El rugby, el símbolo de la supremacía Afrikaneer y el deporte odiado por los negros podría ser la gran clave para resolver el problema. Y así fue. Durante los años en que Nelson Mandela estuvo encarcelado, hubo diferentes sabotajes políticos para que los famosos Springbocks no pudiesen jugar partidos en el exterior, como fue el caso contra los All Blacks. Hubo un momento crucial en la vida política del presidente Mandela ya que el rugby estuvo a punto de ser eliminado por el CNA cuando pero Mandela , con su gran capacidad de comunicarse con las personas y su “savoir faire”, consiguió convencer a los miembros del CNA para que no lo hiciesen. ¿La razón? Madiba vio en éste deporte que tanto negros como blancos podían compartir una misma pasión y por lo tanto construir juntos una nueva Sudáfrica, la Sudáfrica de la libertad.

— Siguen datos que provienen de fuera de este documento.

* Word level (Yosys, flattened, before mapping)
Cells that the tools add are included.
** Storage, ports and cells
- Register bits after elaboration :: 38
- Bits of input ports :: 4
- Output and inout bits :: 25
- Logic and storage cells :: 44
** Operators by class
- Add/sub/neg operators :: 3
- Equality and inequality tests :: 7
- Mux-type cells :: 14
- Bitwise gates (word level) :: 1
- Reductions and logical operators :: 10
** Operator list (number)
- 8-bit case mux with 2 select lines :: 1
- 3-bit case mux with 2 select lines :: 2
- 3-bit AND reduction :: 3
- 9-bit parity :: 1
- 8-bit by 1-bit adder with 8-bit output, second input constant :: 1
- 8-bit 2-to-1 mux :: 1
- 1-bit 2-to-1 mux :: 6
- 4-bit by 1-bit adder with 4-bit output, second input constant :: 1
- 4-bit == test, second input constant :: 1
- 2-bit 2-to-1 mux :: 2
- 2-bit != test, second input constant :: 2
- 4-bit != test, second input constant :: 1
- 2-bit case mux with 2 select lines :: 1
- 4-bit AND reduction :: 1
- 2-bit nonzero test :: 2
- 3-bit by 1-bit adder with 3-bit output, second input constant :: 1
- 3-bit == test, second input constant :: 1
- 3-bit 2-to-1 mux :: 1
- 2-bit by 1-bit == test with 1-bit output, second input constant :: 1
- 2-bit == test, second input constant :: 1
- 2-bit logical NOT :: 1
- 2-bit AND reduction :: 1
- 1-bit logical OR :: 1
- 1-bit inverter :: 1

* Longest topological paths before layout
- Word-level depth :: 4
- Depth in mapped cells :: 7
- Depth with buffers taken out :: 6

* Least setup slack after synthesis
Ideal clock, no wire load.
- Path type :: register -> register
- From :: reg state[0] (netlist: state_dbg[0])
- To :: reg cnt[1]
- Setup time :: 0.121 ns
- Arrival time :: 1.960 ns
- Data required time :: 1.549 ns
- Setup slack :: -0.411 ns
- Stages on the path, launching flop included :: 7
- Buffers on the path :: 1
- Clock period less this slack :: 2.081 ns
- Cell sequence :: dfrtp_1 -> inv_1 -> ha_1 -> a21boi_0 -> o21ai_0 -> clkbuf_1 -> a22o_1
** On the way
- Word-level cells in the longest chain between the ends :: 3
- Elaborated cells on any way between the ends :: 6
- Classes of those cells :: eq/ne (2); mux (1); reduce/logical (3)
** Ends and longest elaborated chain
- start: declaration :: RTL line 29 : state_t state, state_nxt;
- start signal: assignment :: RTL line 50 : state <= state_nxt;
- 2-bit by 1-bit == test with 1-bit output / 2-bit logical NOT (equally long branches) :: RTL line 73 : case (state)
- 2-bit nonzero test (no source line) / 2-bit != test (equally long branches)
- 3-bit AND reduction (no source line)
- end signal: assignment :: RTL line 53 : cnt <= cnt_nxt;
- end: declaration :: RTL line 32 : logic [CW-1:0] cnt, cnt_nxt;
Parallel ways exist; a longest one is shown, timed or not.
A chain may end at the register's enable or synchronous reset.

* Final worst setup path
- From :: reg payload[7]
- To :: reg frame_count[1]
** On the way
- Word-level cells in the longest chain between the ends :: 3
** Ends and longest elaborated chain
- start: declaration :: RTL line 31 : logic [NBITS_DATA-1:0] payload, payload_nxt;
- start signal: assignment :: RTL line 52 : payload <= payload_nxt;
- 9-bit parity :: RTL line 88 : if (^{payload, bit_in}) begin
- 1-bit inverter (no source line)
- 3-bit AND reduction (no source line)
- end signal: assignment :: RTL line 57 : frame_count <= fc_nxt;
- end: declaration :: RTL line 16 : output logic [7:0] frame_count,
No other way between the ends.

Después de los difíciles momentos para convencer tanto blancos como negros, Nelson Mandela consiguió que la la Copa del Mundo de Rugby 1995 se celebrase en Sudáfrica. Pese a no ser el mejor equipo del momento, los Springbocks, siempre liderados por su flamante capitán Piennar, consiguieron llegar a la final, tras ganar a Francia en las semifinal 19 a 15, luchando ferozmente en las últimos minutos de juego, dónde Abdelatif Benazzi (2a línea francés) estuvo a punto de hacer el ensayo de la victoria.

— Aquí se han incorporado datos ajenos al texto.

File: src/rtl/clk_divider_multi_if.sv
// Bus between the divisor programmer and clk_divider_multi.
// With CLK_DIV_PHASE_SYNC_EN defined, a phase-sync strobe is added to the bus.
interface clk_divider_multi_if #(
    parameter int WIDTH    = 32,
    parameter int CHANNELS = 4,
    parameter int SEL_W    = 2
);
    logic                update;
    logic [SEL_W-1:0]    sel;
    logic [WIDTH-1:0]    div;
    logic [CHANNELS-1:0] div_clk;
    logic [CHANNELS-1:0] tick;
    logic [CHANNELS-1:0] pending;
`ifdef CLK_DIV_PHASE_SYNC_EN
    logic                sync;

    modport master (output update, sel, div, sync, input div_clk, tick, pending);
    modport slave  (input update, sel, div, sync, output div_clk, tick, pending);
`else
    modport master (output update, sel, div, input div_clk, tick, pending);
    modport slave  (input update, sel, div, output div_clk, tick, pending);
`endif
endinterface

File: src/rtl/clk_divider_multi.sv
// Multi-channel glitch-free clock divider with staged divisor updates.
// Optional CLK_DIV_PHASE_SYNC_EN adds a sync strobe that re-phases all channels.
module clk_divider_lane #(
    parameter int WIDTH = 32
) (
    input  logic             clk,
    input  logic             nRst,
    input  logic             wr,
    input  logic             sync,
    input  logic [WIDTH-1:0] wdata,
    output logic             div_clk,
    output logic             tick,
    output logic             pending
);
    logic [WIDTH-1:0] d, s, cnt, d_nxt, cnt_nxt;
    logic             p, p_clr, primed, primed_nxt, run, run_nxt, clk_nxt;

    assign run     = d > WIDTH'(1);
    assign pending = p;

    always_comb begin
        d_nxt      = d;
        cnt_nxt    = cnt;
        primed_nxt = 1'b0;
        p_clr      = 1'b0;
        if (sync) begin
            if (p) begin
                d_nxt = s;
                p_clr = 1'b1;
            end
            cnt_nxt    = '0;
            primed_nxt = 1'b1;
        end else if (!run) begin
            cnt_nxt = '0;
            if (p) begin
                d_nxt      = s;
                p_clr      = 1'b1;
                primed_nxt = 1'b1;
            end
        end else if (primed) begin
            // load edge held output low; this edge delivers phase 0 (the rise)
            cnt_nxt = '0;
        end else if (cnt == d - WIDTH'(1)) begin
            cnt_nxt = '0;
            if (p) begin
                d_nxt = s;
                p_clr = 1'b1;
            end
        end else begin
            cnt_nxt = cnt + WIDTH'(1);
        end
        run_nxt = d_nxt > WIDTH'(1);
        clk_nxt = run_nxt && !primed_nxt && (cnt_nxt < (d_nxt >> 1));
    end

    always_ff @(posedge clk) begin
        if (!nRst) begin
            d       <= '0;
            s       <= '0;
            cnt     <= '0;
            p       <= 1'b0;
            primed  <= 1'b0;
            div_clk <= 1'b0;
            tick    <= 1'b0;
        end else begin
            d       <= d_nxt;
            cnt     <= cnt_nxt;
            primed  <= primed_nxt && run_nxt;
            div_clk <= clk_nxt;
            tick    <= clk_nxt && !div_clk;
            // a write on the apply edge re-stages for the following period
            if (wr) begin
                s <= wdata;
                p <= 1'b1;
            end else if (p_clr) begin
                p <= 1'b0;
            end
        end
    end
endmodule

module clk_divider_multi #(
    parameter int WIDTH    = 32,
    parameter int CHANNELS = 4,
    parameter int SEL_W    = 2
) (
    input logic               clk,
    input logic               nRst,
    clk_divider_multi_if.slave bus
);
    logic sync_s;

`ifdef CLK_DIV_PHASE_SYNC_EN
    assign sync_s = bus.sync;
`else
    assign sync_s = 1'b0;
`endif

    // selects at or above CHANNELS match no lane and are dropped
    for (genvar ch = 0; ch < CHANNELS; ch++) begin : g_lane
        clk_divider_lane #(.WIDTH(WIDTH)) u_lane (
            .clk     (clk),
            .nRst    (nRst),
            .wr      (bus.update && (bus.sel == SEL_W'(ch))),
            .sync    (sync_s),
            .wdata   (bus.div),
            .div_clk (bus.div_clk[ch]),
            .tick    (bus.tick[ch]),
            .pending (bus.pending[ch])
        );
    end
endmodule
File: src/flat_wrapper.sv
// flat-port wrapper written by rule: the top's interface ports become plain ports
module clk_divider_multi_flat 
#(
    parameter int WIDTH    = 32,
    parameter int CHANNELS = 4,
    parameter int SEL_W    = 2
)
  (clk, nRst, bus_update, bus_sel, bus_div, bus_div_clk, bus_tick, bus_pending);
  clk_divider_multi_if #(.WIDTH(WIDTH), .CHANNELS(CHANNELS), .SEL_W(SEL_W)) bus_i ();
  input logic clk;
  input logic nRst;
  input wire logic [$bits(bus_i.update)-1:0] bus_update;
  input wire logic [$bits(bus_i.sel)-1:0] bus_sel;
  input wire logic [$bits(bus_i.div)-1:0] bus_div;
  output wire logic [$bits(bus_i.div_clk)-1:0] bus_div_clk;
  output wire logic [$bits(bus_i.tick)-1:0] bus_tick;
  output wire logic [$bits(bus_i.pending)-1:0] bus_pending;
  assign bus_i.update = bus_update;
  assign bus_i.sel = bus_sel;
  assign bus_i.div = bus_div;
  assign bus_div_clk = bus_i.div_clk;
  assign bus_tick = bus_i.tick;
  assign bus_pending = bus_i.pending;
  clk_divider_multi #(.WIDTH(WIDTH), .CHANNELS(CHANNELS), .SEL_W(SEL_W)) u_core (.clk(clk), .nRst(nRst), .bus(bus_i));
endmodule
File: config.mk
export PLATFORM = sky130hd
export DESIGN_NAME = clk_divider_multi_flat
export DESIGN_NICKNAME = d
export VERILOG_FILES = /design/src/rtl/clk_divider_multi_if.sv /design/src/rtl/clk_divider_multi.sv /design/src/flat_wrapper.sv
export SDC_FILE = /design/constraint.sdc
export NUM_CORES = 1
export LEC_CHECK = 0
export ABC_CLOCK_PERIOD_IN_PS = 4940
export CAP_MARGIN = 0
export CORE_UTILIZATION = 47
export DETAILED_ROUTE_END_ITERATION = 6
export GPL_ROUTABILITY_DRIVEN = 0
export PLACE_DENSITY_LB_ADDON = 0.2
export RECOVER_POWER = 25
export SYNTH_ARGS = -nofsm -noshare
export SYNTH_HDL_FRONTEND = slang
export SYNTH_SLANG_ARGS = --single-unit
File: constraint.sdc
create_clock -name clk -period 4.94 [get_ports clk]
set_input_delay 0.988 -clock clk [delete_from_list [all_inputs] [get_ports clk]]
set_output_delay 0.988 -clock clk [all_outputs]
set_load 0.1 [all_outputs]
==> results of run 1 <==
## layout by cell type, fill, tap and decap left out, types with 47 or more instances in the layout
master,instances
xor2_1,131
dfxtp_1,393
a21oi_1,174
nor3_1,188
nand4_1,85
xnor2_1,134
nand3_1,68
ha_1,119
clkdlybuf4s50_1,47
nand2_1,360
nor4_1,61
buf_4,382
mux2i_1,87
clkbuf_16,48
nor2_1,353
## flip-flops by register name, summed over array words and instances, names as in the netlist
signal	cells
u_core.g_lane.u_lane.cnt	128
u_core.g_lane.u_lane.d	128
u_core.g_lane.u_lane.div_clk	4
u_core.g_lane.u_lane.pending	4
u_core.g_lane.u_lane.primed	4
u_core.g_lane.u_lane.s	128
u_core.g_lane.u_lane.tick	4
## final cells by class
type	instances	area share, %
clock inverters	10	0.532
flip-flops and latches	400	26.4
well taps	672	2.77
clock buffers	69	4.48
repair buffers	461	12.7
inverters	45	0.581
multi-input cells	2350	52.6
## worst max-delay path, delay by kind of cell (launching register included)
family	cells	cell delay, ps
DFF	1	320
and+or+nand+nor	8	2670
AOI/OAI and AO/OA	7	1180
buffers and inverters	2	390
muxes	1	200
adders and majority gates	1	280
## cells by family after synthesis
| family | Yosys count |
|---|---|
| AO/OA/AOI/OAI | 431 |
| buffers and inverters | 220 |
| flip-flops | 400 |
| AND/OR/NAND/NOR | 1388 |
| multiplexers | 131 |
| XOR/XNOR | 268 |
| adder cells (fa/ha/maj) | 132 |
## through the flow
step | total power [mW] | util (%) | setup slack, ps | cells | setup TNS [ps]
2_1_floorplan | 3.81 | - | -66.7 | 2970 | -111
3_3_place_gp | 4.13 | 54.6 | -340 | 3882 | -1630
3_5_place_dp | 4.14 | 54.6 | -463 | 3882 | -2340
4_1_cts | 7.65 | 58.9 | -164 | 3985 | -439
5_1_grt | 7.90 | 60.6 | -395 | 4007 | -1920
6_report | 7.66 | 60.6 | -141 | 4007 | -512
## worst max-delay path by stage
stage | slack [ps] | depth (start not counted) | end | start
floorplan | -70 | 21 | u_core.g_lane[1].u_lane.tick | u_core.g_lane[1].u_lane.d[5]
global placement | -340 | 18 | u_core.g_lane[1].u_lane.div_clk | u_core.g_lane[1].u_lane.d[1]
detailed placement | -460 | 21 | u_core.g_lane[2].u_lane.tick | u_core.g_lane[2].u_lane.d[1]
CTS | -160 | 19 | u_core.g_lane[1].u_lane.tick | u_core.g_lane[1].u_lane.d[6]
global route | -390 | 22 | u_core.g_lane[1].u_lane.tick | u_core.g_lane[1].u_lane.d[1]
finish | -140 | 19 | u_core.g_lane[1].u_lane.tick | u_core.g_lane[1].u_lane.d[7]
## timing repair
| action | in CTS | in global routing |
|---|---|---|
| pin swaps | 34 | 51 |
| gates resized for setup | 94 | 127 |
| hold buffers | 0 | 0 |
| cloned | 3 | 1 |
| buffers inserted | 22 | 21 |
| setup endpoints to repair | 8 | 8 |
## where the power goes
part	leakage (nW)	internal, mW	switching [mW]	total [mW]
clock	0.735	2.09	1.40	3.50
combinational	8.56	0.344	0.490	0.834
sequential	3.23	3.27	0.0626	3.33
total	12.5	5.71	1.95	7.66
## per-layer routing
layer  global-route usage (%)  up-vias
met1                     38.9    11300
met3                     4.11      185
met4                     11.0        0
li1                         -    11200
met2                     49.8      814
met5                        0        -
==> flow_summary_export.csv, run 1 <==
group,metric,value,unit
worst_setup_path,cp_cell_sequence,"or4_4 > nor4_4 > o221ai_1 > or4_1 > or4_4 > nor4_4 > a32oi_4 > buf_6 > mux2i_2 > ha_1 > a21o_1 > a21o_1 > a211oi_2 > buf_4 > o21ai_2 > nor4b_2 > o211ai_1 > nor3_2 > nor3b_2",
die,die-height,227,um
synth,yosysSeqAreaShare,33.7,%
routing,met2_wirelength,36.5,mm
min_path,hold_class,"flip-flop to flip-flop",
layout,fillerInstances,4415,
layout,final_net_count,3472,
synth,async_flop_share,0,%
die,start_util,47.5,%
clock_network,clk_pin_slew,60,ps
placement,dp_hpwl,58.1,mm
synth,synthTopCellsByCount,"400 x dfxtp_1, 362 x nand2_1, 354 x nor2_1",
synth,yosys.area_share.adder,6.95,%
synth,synth-main-ff-cell,"dfxtp_1",
synth,synth_area_per_cell,8.00,um^2
clock_network,cts_tree,"yes",
global_route,grt_use_total,29.8,%
synth,synth.distinct_cells,88,
worst_setup_path,reg2reg_depth,19,
job,cap_violations,0,
clock_network,cts-root-buf,"clkbuf_16",
die,die_w,227,um
sta,worst_pin_slew,1210,ps
synth,synth_area,23800,um^2
synth,post-synth-top-count-cell,"dfxtp_1",
min_path,holdPathEnd,"u_core.g_lane[1].u_lane.s[0]",
worst_setup_path,crit_required,5470,ps
worst_setup_path,reg2reg_from,"u_core.g_lane[1].u_lane.d[7]",
routing,first_iter_violations,1975,
global_route,grt_pass1_wl,121,mm
placement,port_buffers,48,
status,violations,"setup timing",
layout,regArea,8020,um^2
sta,worst_slack,-141,ps
global_route,first_global_vias,22600,
routing,route.detailed.drc,0,
power_and_ir_drop,p_leak,12.5,nW
synth,synth_mux_area_share,5.56,%
layout,areaGrowthSynthToFinish,27.6,%
placement,place_area,27300,um^2
sta,hold_viol,0,
status,status,"finished with violations",
layout,multi_input_area,15900,um^2
synth,yosys.area_share.simple,28.6,%
worst_setup_path,crit_path_start_kind,"flip-flop",
sta,drv_slew,0,
synth,synth_fp_nets,3139,
global_route,antenna_found_initial,0,
clock_network,numCtsBuffers,45,
routing,dr.max_layer_used,"met4",
clock_network,clock_latency,590,ps
worst_setup_path,r2r_slack,-140,ps
worst_setup_path,crit_path_max_incr_delay,570,ps
sta,setup_viol,5,
die,coreArea,50100,um^2
sta,rsz0062_at_grt,"true",
sta,period_share,103,%
synth,yosysTopAreaCell,"dfxtp_1",
clock_network,htreeDepth,2,
routing,dr_total_vias,23500,
min_path,hold_depth,2,
worst_setup_path,path_class,"flip-flop to flip-flop",
routing,vias_per_cell,5.86,
sta,finClkSkew,13.4,ps
sta,hold_slack,461,ps
synth,syn_inst,2970,
layout,fin_area,30300,um^2
layout,insertedDiodeCount,0,
worst_setup_path,path_max_fanout,6,
synth,synth_edf_count,0,
synth,yosysTopAreaCellShare,33.7,%
global_route,grt_max_degree,130,
synth,synthTopCellsByArea,"dfxtp_1 34%, ha_1 6.9%, nand2_1 5.7%",
clock_network,cts_max_path_buffers,3,
worst_setup_path,worst_setup_path_end_kind,"flip-flop",
die,rows,82,
synth,synthXorXnorAreaFrac,9.93,%
global_route,overflow,0,
die,die-area,51500,um^2
synth,synth_top_family_by_area,"simple AND/OR/NAND/NOR gates",
routing,drtAntennaViolNets,0,
routing,dr_wl_met3,5.01,mm
clock_network,cts.sinks,400,
sta,fin_crit,5080,ps
worst_setup_path,crit_arrival,5610,ps
routing,drt-met1-wl,33.9,mm
worst_setup_path,r2r_end,"u_core.g_lane[1].u_lane.tick",
sta,maxSlewHeadroom,19.2,%
worst_setup_path,cp_slowest_cell,"or4_4",
routing,routed_wl,78.3,mm
min_path,min-delay-start,"u_core.g_lane[1].u_lane.s[0]",
sta,fmaxAchievable,197,MHz
layout,drive_gt1_share,20.4,%
routing,avgRoutedWirePerCell,19.5,um
die,ios,49,
power_and_ir_drop,peakVddDrop,0.229,mV
routing,drtPass1Iterations,6,
power_and_ir_drop,powerDensity,253,nW/um^2
synth,synth_compound_area_share,11.5,%
synth,ys_ff_latch,400,
synth,synth-warning-count,0,
(Power assumes the default switching activity.)
==> run 2: changes to the inputs <==
--- a/config.mk
+++ b/config.mk
@@ -10,7 +10,7 @@
 export CORE_UTILIZATION = 47
 export DETAILED_ROUTE_END_ITERATION = 6
 export GPL_ROUTABILITY_DRIVEN = 0
-export PLACE_DENSITY_LB_ADDON = 0.2
+export PLACE_DENSITY = 0.65
 export RECOVER_POWER = 25
 export SYNTH_ARGS = -nofsm -noshare
 export SYNTH_HDL_FRONTEND = slang
==> flow_summary_export.csv, run 2 (synthesis gave the netlist of run 1 again) <==
group,metric,value,unit
power_and_ir_drop,peakVddDrop,0.254,mV
sta,worst_slack,-303,ps
die,coreArea,50100,um^2
sta,fin_setup_tns,-1330,ps
sta,fmaxAchievable,191,MHz
sta,finClkSkew,27.9,ps
die,start_util,47.5,%
worst_setup_path,cp_slowest_cell,"or4_4",
sta,period_share,106,%
layout,fillerInstances,4379,
layout,drive_gt1_share,20.6,%
die,die-area,51500,um^2
sta,hold_viol,0,
status,status,"finished with violations",
min_path,hold_class,"flip-flop to flip-flop",
layout,regArea,8030,um^2
placement,port_buffers,48,
global_route,grt_pass1_wl,124,mm
worst_setup_path,worst_setup_path_end_kind,"flip-flop",
sta,setup_viol,8,
routing,routed_wl,79.9,mm
layout,final_net_count,3460,
global_route,grt_max_degree,137,
routing,route.detailed.drc,0,
power_and_ir_drop,p_int,5.63,mW
placement,dp.cells,3847,
status,violations,"capacitance limit, slew limit, setup timing",
routing,drtAntennaViolNets,0,
clock_network,cts.sinks,400,
global_route,overflow,0,
die,die-height,227,um
placement,dp_hpwl,58.1,mm
sta,fin_crit,5240,ps
clock_network,cts_max_path_buffers,3,
routing,vias_per_cell,5.96,
sta,rsz0062_at_grt,"true",
power_and_ir_drop,switching_power,2.01,mW
routing,drtPass1Iterations,6,
worst_setup_path,crit_path_start_kind,"flip-flop",
global_route,first_global_vias,23100,
clock_network,cts_hold_buf,0,
sta,maxSlewHeadroom,-35.8,%
clock_network,numCtsBuffers,44,
worst_setup_path,cp_cell_sequence,"or4_4 > nor4_4 > o221ai_1 > or4_1 > or4_4 > nor4_4 > a32oi_4 > buf_12 > buf_4 > mux2i_1 > ha_2 > a21o_1 > a21o_1 > a21oi_2 > nor3_1 > o21ai_1 > o21ai_1 > nor4b_2 > o211ai_1 > nor3_2 > nor3b_2",
sta,worst_pin_slew,2030,ps
layout,reg.largest.list,"u_core.g_lane.u_lane.cnt: 128 flops, u_core.g_lane.u_lane.d: 128 flops, u_core.g_lane.u_lane.s: 128 flops",
power_and_ir_drop,p_leak,12.5,nW
clock_network,clock_latency,610,ps
job,cap_violations,1,
die,die_w,227,um
layout,stdcell_count,3998,
power_and_ir_drop,clockPowerShare,45.0,%
layout,layout_commonest_cell,"dfxtp_1",
worst_setup_path,path_max_fanout,4,
die,rows,82,
layout,fin_util,60.8,%
routing,dr_total_vias,23800,
layout,final_cell_mix,"390 x dfxtp_1, 358 x nand2_1, 357 x buf_4",
sta,drv_slew,33,
clock_network,htreeDepth,2,
worst_setup_path,crit_path_max_incr_delay,550,ps
power_and_ir_drop,switching_share,26.4,%
clock_network,cts_tree,"yes",
layout,multi_input_area,16100,um^2
die,ios,49,
layout,insertedDiodeCount,0,
clock_network,clk_pin_slew,60,ps
worst_setup_path,crit_arrival,5750,ps
sta,hold_slack,471,ps
routing,first_iter_violations,2111,
worst_setup_path,path_buf_inv,2,
layout,areaGrowthSynthToFinish,28.1,%
worst_setup_path,crit_required,5450,ps
power_and_ir_drop,combinationalPowerShare,11.3,%
power_and_ir_drop,p_seq_share,43.6,%
worst_setup_path,crit_family,"simple AND/OR/NAND/NOR gates",
clock_network,cts-root-buf,"clkbuf_16",
power_and_ir_drop,powerDensity,251,nW/um^2
global_route,antenna_found_initial,0,
global_route,grt_use_total,30.3,%
worst_setup_path,path_class,"flip-flop to flip-flop",
routing,avgRoutedWirePerCell,20.0,um
==> run 2: worst paths after layout <==
path,slack (ps),from,cells past startpoint,endpoint
worst min-delay path,470,u_core.g_lane[2].u_lane.s[0],2,u_core.g_lane[2].u_lane.s[0]
worst max-delay path,-300,u_core.g_lane[1].u_lane.d[5],21,u_core.g_lane[1].u_lane.tick
worst max register to register,-300,u_core.g_lane[1].u_lane.d[5],21,u_core.g_lane[1].u_lane.tick
worst min register to register,470,u_core.g_lane[2].u_lane.s[0],2,u_core.g_lane[2].u_lane.s[0]
==> run 2: worst register-to-register path: stages, from the launching register on <==
cell and delay [ps]:
dfxtp_4 350, or4_4 550, nor4_4 310, o221ai_1 140, or4_1 530, or4_4 460, nor4_4 240, a32oi_4 220
buf_12 220, buf_4 130, mux2i_1 140, ha_2 190, a21o_1 190, a21o_1 190, a21oi_2 200, nor3_1 70
o21ai_1 150, o21ai_1 110, nor4b_2 240, o211ai_1 150, nor3_2 210, nor3b_2 180
==> run 2: area by class of cell <==
class | count | area share [%]
multi-input combinational | 2350 | 52.9
sequential | 400 | 26.4
timing repair buffer | 450 | 12.5
clock buffer | 60 | 3.98
tap | 672 | 2.76
clock inverter | 21 | 0.859
inverter | 45 | 0.596
==> run 2: per-layer routing <==
metal	routed length [um]	vias to the layer above	part of all wire, %	global-route usage (%)
met5	0	-	0	0
met4	3190	0	4.0	12.4
met3	5370	215	6.7	4.19
met2	37100	918	46	50.2
met1	34200	11500	43	39.5
li1	-	11200	-	-
==> run 2: power groups by stage <==
stage,Sequential (mW),Combinational (mW),Clock (mW)
2_1_floorplan,3.37,0.445,0
4_1_cts,3.33,0.814,3.48
3_3_place_gp,3.40,0.719,0
5_1_grt,3.33,0.923,3.61
3_5_place_dp,3.40,0.731,0
6_report,3.33,0.867,3.44
==> run 2: metrics by stage <==
| step | setup WS, ps | instance area, um^2 | power, mW |
|---|---|---|---|
| after floorplan | -66.7 | 23900 | 3.81 |
| after global placement | -360 | 27000 | 4.12 |
| after detailed placement | -554 | 27000 | 4.13 |
| after CTS | -354 | 29500 | 7.62 |
| after global routing | -510 | 30500 | 7.87 |
| final | -303 | 30500 | 7.64 |
==> run 2: what timing repair did <==
action / in CTS / in global routing
gates cloned: 3 / 2
pin swaps: 41 / 72
endpoints found under the setup margin: 8 / 8
buffers inserted: 44 / 27
gates resized for setup: 121 / 152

El 24 de junio de 1995 se celebró la final en el estadio Ellis Park, delante de 60000 espectadores, entre los famosos All Blacks y los Springbocks. Bajo una nueva bandera, un nuevo himno (el “Nkosi Sikeleli Afrika”) Mandela, Piennar y toda Sudáfrica se enfrantaban al partido más importante de sus vidas, aquel que decidiría el rumbo de una nación.
Frente a un equipo repleto de grandes jugadores como Jonah Lomu o Andrew Merthens, Sudáfrica logró ganar 15 a 12. En cuanto el árbitro pitó el final de ese partido, un partido de 80 minutos lucha feroz entre “gladiadores”, el rumbo de la historia, tanto de Sudáfrica como del mundo entero, cambió para siempre. Nelson Mandela consiguió, gracias a la ayuda de su gran amigo François Piennar, lo que muchos hubiesen calificado de “locura imposible”: unir a una nación marcada por el dolor, el sufrimiento y la injusticia.
Una de las frases que marcaron tanto al rugby como al mundo fue la respuesta de François Piennar a la pregunta de un periodista justo después de ganar el partido: “La copa del mundo no se ha ganado sólo para los 60000 espectadores que hay hoy aquí, si no para todos los 46 millones de sudafricanos.”